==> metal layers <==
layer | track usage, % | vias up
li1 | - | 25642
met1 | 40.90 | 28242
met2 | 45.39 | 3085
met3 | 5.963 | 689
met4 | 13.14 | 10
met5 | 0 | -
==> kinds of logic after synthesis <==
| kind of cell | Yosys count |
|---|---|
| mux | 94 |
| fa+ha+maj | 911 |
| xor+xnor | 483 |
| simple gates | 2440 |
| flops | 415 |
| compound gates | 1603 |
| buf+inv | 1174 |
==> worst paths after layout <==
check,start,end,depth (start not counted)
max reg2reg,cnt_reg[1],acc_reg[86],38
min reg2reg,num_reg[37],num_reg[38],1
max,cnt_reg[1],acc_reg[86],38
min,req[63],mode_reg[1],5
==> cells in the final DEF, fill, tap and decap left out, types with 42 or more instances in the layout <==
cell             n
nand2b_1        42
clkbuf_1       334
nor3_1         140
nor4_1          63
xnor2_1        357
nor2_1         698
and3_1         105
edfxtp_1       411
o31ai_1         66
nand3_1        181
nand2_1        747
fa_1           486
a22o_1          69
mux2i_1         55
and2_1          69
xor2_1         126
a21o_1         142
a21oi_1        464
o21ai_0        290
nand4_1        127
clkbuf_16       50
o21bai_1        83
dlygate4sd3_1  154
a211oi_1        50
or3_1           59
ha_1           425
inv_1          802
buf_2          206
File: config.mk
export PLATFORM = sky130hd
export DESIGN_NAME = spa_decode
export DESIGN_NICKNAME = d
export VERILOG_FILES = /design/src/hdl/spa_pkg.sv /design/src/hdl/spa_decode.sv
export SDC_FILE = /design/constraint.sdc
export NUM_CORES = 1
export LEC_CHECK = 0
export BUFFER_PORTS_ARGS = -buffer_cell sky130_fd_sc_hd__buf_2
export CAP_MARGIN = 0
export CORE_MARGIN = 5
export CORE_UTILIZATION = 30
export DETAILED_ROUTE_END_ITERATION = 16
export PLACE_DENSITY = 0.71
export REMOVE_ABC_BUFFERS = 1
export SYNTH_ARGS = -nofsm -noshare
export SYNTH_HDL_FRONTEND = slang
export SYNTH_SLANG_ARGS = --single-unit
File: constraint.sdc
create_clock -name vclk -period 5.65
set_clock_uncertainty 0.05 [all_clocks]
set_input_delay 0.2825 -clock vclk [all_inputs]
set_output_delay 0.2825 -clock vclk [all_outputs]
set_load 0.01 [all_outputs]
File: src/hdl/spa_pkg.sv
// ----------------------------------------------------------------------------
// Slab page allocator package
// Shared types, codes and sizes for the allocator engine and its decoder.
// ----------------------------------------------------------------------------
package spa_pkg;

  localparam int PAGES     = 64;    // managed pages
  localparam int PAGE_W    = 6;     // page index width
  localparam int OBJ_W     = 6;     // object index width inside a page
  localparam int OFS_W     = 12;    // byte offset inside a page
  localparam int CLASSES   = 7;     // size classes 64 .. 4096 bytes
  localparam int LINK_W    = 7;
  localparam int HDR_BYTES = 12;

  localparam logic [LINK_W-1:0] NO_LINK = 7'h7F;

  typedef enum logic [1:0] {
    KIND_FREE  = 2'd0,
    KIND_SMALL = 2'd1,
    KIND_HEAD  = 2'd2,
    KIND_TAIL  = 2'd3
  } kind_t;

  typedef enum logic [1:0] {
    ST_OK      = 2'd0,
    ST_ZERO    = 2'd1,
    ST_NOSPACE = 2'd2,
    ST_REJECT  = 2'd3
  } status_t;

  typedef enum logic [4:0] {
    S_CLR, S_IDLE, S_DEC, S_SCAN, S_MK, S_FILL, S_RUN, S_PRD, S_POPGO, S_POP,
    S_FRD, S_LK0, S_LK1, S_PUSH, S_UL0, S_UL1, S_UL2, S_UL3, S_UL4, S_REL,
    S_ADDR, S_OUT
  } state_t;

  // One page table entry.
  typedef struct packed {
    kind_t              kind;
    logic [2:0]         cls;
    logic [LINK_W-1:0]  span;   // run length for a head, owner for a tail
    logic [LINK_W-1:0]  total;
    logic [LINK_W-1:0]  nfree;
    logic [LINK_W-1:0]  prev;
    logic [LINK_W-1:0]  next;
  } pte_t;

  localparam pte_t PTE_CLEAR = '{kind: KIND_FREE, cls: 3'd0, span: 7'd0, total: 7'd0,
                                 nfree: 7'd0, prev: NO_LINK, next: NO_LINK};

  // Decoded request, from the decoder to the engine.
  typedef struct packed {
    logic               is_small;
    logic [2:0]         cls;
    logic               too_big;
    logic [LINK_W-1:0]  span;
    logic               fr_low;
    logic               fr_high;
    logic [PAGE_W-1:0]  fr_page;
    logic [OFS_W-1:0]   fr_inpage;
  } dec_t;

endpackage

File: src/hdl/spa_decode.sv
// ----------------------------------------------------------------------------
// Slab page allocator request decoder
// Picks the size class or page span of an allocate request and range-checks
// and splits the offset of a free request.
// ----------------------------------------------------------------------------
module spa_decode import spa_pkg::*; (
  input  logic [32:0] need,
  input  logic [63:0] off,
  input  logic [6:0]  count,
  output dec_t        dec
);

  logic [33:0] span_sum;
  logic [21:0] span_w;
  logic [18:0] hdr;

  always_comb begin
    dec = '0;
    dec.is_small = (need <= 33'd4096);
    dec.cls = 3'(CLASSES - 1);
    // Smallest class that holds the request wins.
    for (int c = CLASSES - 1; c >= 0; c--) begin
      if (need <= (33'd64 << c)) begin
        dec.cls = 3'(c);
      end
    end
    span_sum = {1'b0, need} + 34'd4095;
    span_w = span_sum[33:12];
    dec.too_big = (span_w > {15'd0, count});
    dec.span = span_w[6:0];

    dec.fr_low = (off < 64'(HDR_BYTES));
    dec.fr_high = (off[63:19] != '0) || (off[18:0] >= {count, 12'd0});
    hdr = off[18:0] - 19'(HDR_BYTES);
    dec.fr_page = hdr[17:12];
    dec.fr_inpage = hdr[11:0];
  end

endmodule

* * *

• _Instructions for the task_
Please set down each line of the records exactly as given.

• _Answer for the task_
==> metal layers <==
layer | track usage, % | vias up
li1 | - | 25642
met1 | 40.90 | 28242
met2 | 45.39 | 3085
met3 | 5.963 | 689
met4 | 13.14 | 10
met5 | 0 | -
==> kinds of logic after synthesis <==
| kind of cell | Yosys count |
|---|---|
| mux | 94 |
| fa+ha+maj | 911 |
| xor+xnor | 483 |
| simple gates | 2440 |
| flops | 415 |
| compound gates | 1603 |
| buf+inv | 1174 |
==> worst paths after layout <==
check,start,end,depth (start not counted)
max reg2reg,cnt_reg[1],acc_reg[86],38
min reg2reg,num_reg[37],num_reg[38],1
max,cnt_reg[1],acc_reg[86],38
min,req[63],mode_reg[1],5
==> cells in the final DEF, fill, tap and decap left out, types with 42 or more instances in the layout <==
cell             n
nand2b_1        42
clkbuf_1       334
nor3_1         140
nor4_1          63
xnor2_1        357
nor2_1         698
and3_1         105
edfxtp_1       411
o31ai_1         66
nand3_1        181
nand2_1        747
fa_1           486
a22o_1          69
mux2i_1         55
and2_1          69
xor2_1         126
a21o_1         142
a21oi_1        464
o21ai_0        290
nand4_1        127
clkbuf_16       50
o21bai_1        83
dlygate4sd3_1  154
a211oi_1        50
or3_1           59
ha_1           425
inv_1          802
buf_2          206
File: config.mk
export PLATFORM = sky130hd
export DESIGN_NAME = spa_decode
export DESIGN_NICKNAME = d
export VERILOG_FILES = /design/src/hdl/spa_pkg.sv /design/src/hdl/spa_decode.sv
export SDC_FILE = /design/constraint.sdc
export NUM_CORES = 1
export LEC_CHECK = 0
export BUFFER_PORTS_ARGS = -buffer_cell sky130_fd_sc_hd__buf_2
export CAP_MARGIN = 0
export CORE_MARGIN = 5
export CORE_UTILIZATION = 30
export DETAILED_ROUTE_END_ITERATION = 16
export PLACE_DENSITY = 0.71
export REMOVE_ABC_BUFFERS = 1
export SYNTH_ARGS = -nofsm -noshare
export SYNTH_HDL_FRONTEND = slang
export SYNTH_SLANG_ARGS = --single-unit
File: constraint.sdc
create_clock -name vclk -period 5.65
set_clock_uncertainty 0.05 [all_clocks]
set_input_delay 0.2825 -clock vclk [all_inputs]
set_output_delay 0.2825 -clock vclk [all_outputs]
set_load 0.01 [all_outputs]
File: src/hdl/spa_pkg.sv
// ----------------------------------------------------------------------------
// Slab page allocator package
// Shared types, codes and sizes for the allocator engine and its decoder.
// ----------------------------------------------------------------------------
package spa_pkg;

  localparam int PAGES     = 64;    // managed pages
  localparam int PAGE_W    = 6;     // page index width
  localparam int OBJ_W     = 6;     // object index width inside a page
  localparam int OFS_W     = 12;    // byte offset inside a page
  localparam int CLASSES   = 7;     // size classes 64 .. 4096 bytes
  localparam int LINK_W    = 7;
  localparam int HDR_BYTES = 12;

  localparam logic [LINK_W-1:0] NO_LINK = 7'h7F;

  typedef enum logic [1:0] {
    KIND_FREE  = 2'd0,
    KIND_SMALL = 2'd1,
    KIND_HEAD  = 2'd2,
    KIND_TAIL  = 2'd3
  } kind_t;

  typedef enum logic [1:0] {
    ST_OK      = 2'd0,
    ST_ZERO    = 2'd1,
    ST_NOSPACE = 2'd2,
    ST_REJECT  = 2'd3
  } status_t;

  typedef enum logic [4:0] {
    S_CLR, S_IDLE, S_DEC, S_SCAN, S_MK, S_FILL, S_RUN, S_PRD, S_POPGO, S_POP,
    S_FRD, S_LK0, S_LK1, S_PUSH, S_UL0, S_UL1, S_UL2, S_UL3, S_UL4, S_REL,
    S_ADDR, S_OUT
  } state_t;

  // One page table entry.
  typedef struct packed {
    kind_t              kind;
    logic [2:0]         cls;
    logic [LINK_W-1:0]  span;   // run length for a head, owner for a tail
    logic [LINK_W-1:0]  total;
    logic [LINK_W-1:0]  nfree;
    logic [LINK_W-1:0]  prev;
    logic [LINK_W-1:0]  next;
  } pte_t;

  localparam pte_t PTE_CLEAR = '{kind: KIND_FREE, cls: 3'd0, span: 7'd0, total: 7'd0,
                                 nfree: 7'd0, prev: NO_LINK, next: NO_LINK};

  // Decoded request, from the decoder to the engine.
  typedef struct packed {
    logic               is_small;
    logic [2:0]         cls;
    logic               too_big;
    logic [LINK_W-1:0]  span;
    logic               fr_low;
    logic               fr_high;
    logic [PAGE_W-1:0]  fr_page;
    logic [OFS_W-1:0]   fr_inpage;
  } dec_t;

endpackage

File: src/hdl/spa_decode.sv
// ----------------------------------------------------------------------------
// Slab page allocator request decoder
// Picks the size class or page span of an allocate request and range-checks
// and splits the offset of a free request.
// ----------------------------------------------------------------------------
module spa_decode import spa_pkg::*; (
  input  logic [32:0] need,
  input  logic [63:0] off,
  input  logic [6:0]  count,
  output dec_t        dec
);

  logic [33:0] span_sum;
  logic [21:0] span_w;
  logic [18:0] hdr;

  always_comb begin
    dec = '0;
    dec.is_small = (need <= 33'd4096);
    dec.cls = 3'(CLASSES - 1);
    // Smallest class that holds the request wins.
    for (int c = CLASSES - 1; c >= 0; c--) begin
      if (need <= (33'd64 << c)) begin
        dec.cls = 3'(c);
      end
    end
    span_sum = {1'b0, need} + 34'd4095;
    span_w = span_sum[33:12];
    dec.too_big = (span_w > {15'd0, count});
    dec.span = span_w[6:0];

    dec.fr_low = (off < 64'(HDR_BYTES));
    dec.fr_high = (off[63:19] != '0) || (off[18:0] >= {count, 12'd0});
    hdr = off[18:0] - 19'(HDR_BYTES);
    dec.fr_page = hdr[17:12];
    dec.fr_inpage = hdr[11:0];
  end

endmodule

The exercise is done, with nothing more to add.